Jimmy McInch

Personal information
- Full name: James Reid McInch
- Date of birth: 27 June 1953 (age 71)
- Place of birth: Glasgow, Scotland
- Position(s): Forward

Youth career
- 1970–1972: Cardiff City

Senior career*
- Years: Team / Apps / (Gls)
- 1972–1975: Cardiff City / 13 / (0)
- 1975–1977: Bath City / 66 / (8)

= Jimmy McInch =

Scottish footballer

James Reid McInch (born 27 June 1953) is a Scottish former professional footballer.

==Career==

Born in Glasgow, McInch began his career as a youth player with Cardiff City where he formed a partnership with future Wales international Derek Showers. He was also part of the side that reached the 1971 FA Youth Cup final before losing 2–0 on aggregate to Arsenal.

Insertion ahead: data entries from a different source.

==> src/rtl/counter_seq_checker_sat_counter.sv <==
// sat_counter
//   Saturating up-counter: increments on inc, sticks at all-ones, and
//   clears synchronously on clr or reset (clr wins over inc).
//   Ports:
//     clk   in  : clock, rising edge
//     reset in  : synchronous active-high reset
//     inc   in  : increment request
//     clr   in  : synchronous clear
//     q     out : registered count, W bits
module sat_counter #(
  parameter int W = 8
) (
  input  logic         clk,
  input  logic         reset,
  input  logic         inc,
  input  logic         clr,
  output logic [W-1:0] q
);

  logic [W-1:0] q_q;
  logic [W-1:0] q_d;

  always_comb begin
    q_d = q_q;
    if (clr) begin
      q_d = '0;
    end else if (inc && (q_q != {W{1'b1}})) begin
      q_d = q_q + W'(1);
    end
  end

  always_ff @(posedge clk) begin
    if (reset) begin
      q_q <= '0;
    end else begin
      q_q <= q_d;
    end
  end

  assign q = q_q;

endmodule

==> config.mk <==
export PLATFORM = sky130hd
export DESIGN_NAME = sat_counter
export DESIGN_NICKNAME = d
export VERILOG_FILES = /design/src/rtl/counter_seq_checker_sat_counter.sv
export SDC_FILE = /design/constraint.sdc
export NUM_CORES = 1
export LEC_CHECK = 0
export CORE_AREA = 2 2 39 41
export DETAILED_ROUTE_END_ITERATION = 10
export DIE_AREA = 0 0 41 43
export REMOVE_ABC_BUFFERS = 1
export SLEW_MARGIN = 20
export SYNTH_ARGS = -nofsm -noshare
export SYNTH_HDL_FRONTEND = slang
export SYNTH_SLANG_ARGS = --single-unit
export TNS_END_PERCENT = 10
==> constraint.sdc <==
create_clock -name clk -period 1.25 [get_ports clk]
set_clock_uncertainty 0.05 [all_clocks]
set_input_delay 0.375 -clock clk [delete_from_list [all_inputs] [get_ports clk]]
set_output_delay 0.375 -clock clk [all_outputs]
set_load 0.05 [all_outputs]
======== Word-level counts from Yosys, hierarchy flattened ========
Cells that the tools add are included.
cells by class
  equality and inequality tests ........... 1
  add/subtract/negate cells ............... 1
  reduce and logical (&&, ||, !) cells .... 2
operators by type and width
  cell                                          number
  adder 8 x 1 -> 8 bit (second input constant)  1
  != test 8 bit (second input constant)         1
  OR reduction 2 bit                            1
  logical AND 1 bit                             1
word-level totals
  output and inout port bits .............. 8
  flip-flop bits (word level) ............. 8
  word-level logic and storage cells ...... 5
  input bits .............................. 4

======== Depth between registers and ports, before layout ========
Gate-level depths: netlist (run 1).
  depth after elaboration ................. 2
  depth in mapped cells ................... 4
  gate-level depth less buffers ........... 4

======== Worst setup path after synthesis (run 1) ========
No wires, ideal clock.
  path kind ............................... register to register
  start ................................... register q_q[0], in the netlist q[0]
  end ..................................... register q_q[6], in the netlist q[6]
  slack ................................... -554 ps
  arrival ................................. 1639 ps
  clock period less this slack ............ 1804 ps
  path buffers ............................ 0
  data required time ...................... 1085 ps
  setup time .............................. 115 ps
  cell stages (with the launch flop) ...... 5
  cell sequence ........................... dfxtp_1 > ha_1 > nand3_1 > or4_1 > and3_1
on the way
  longest elaborated chain between the ends .. 2
  elaborated cells on any way between the ends .. 3
  those cells by class .................... 1 x add/sub; 1 x eq/ne; 1 x reduce/logical
ends and longest elaborated chain
  what                                                          RTL line  RTL
  start: declaration                                            20        logic [W-1:0] q_q;
  start signal: assignment                                      36        q_q <= q_d;
  branches (longest 2 deep; another with adder 8 x 1 -> 8 bit)  n/a
Parallel ways; which one is timed is not known.
A chain may end at the register's enable or synchronous reset.

======== Worst setup path after layout (run 1) ========
  start ................................... register q_q[3], in the netlist q[3]
  end ..................................... output q[3]
RTL lines
  what              RTL line  RTL
  end: declaration  17        output logic [W-1:0] q
No word-level cell between the ends.

==> results of run 1 <==
## what timing repair did
item / 4_1_cts / 5_1_grt
setup endpoints to repair: 15 / 16
buffers inserted: 2 / 4
resized for setup: 24 / 9
pin swaps: 3 / 3
hold buffers: 0 / 0
hold endpoints to repair: 0 / 0
## stage by stage
step | total power [mW] | hold WS, ns
after floorplan | 0.285 | 0.389
after global placement | 0.325 | 0.543
after detailed placement | 0.325 | 0.559
after CTS | 0.551 | 0.555
after global routing | 0.573 | 0.514
final | 0.542 | 0.487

McInch was handed his professional debut in the 1972–73 season but struggled to build on his early promise and made just fifteen first-team appearances, with his only goal coming in the League Cup, before being released in 1975.

He instead joined Bath City, scoring his first goal in a 2–0 win over Wimbledon on 22 October 1975, spending two years with the club, including playing in the final of the 1977 Anglo-Italian Cup against Lecco.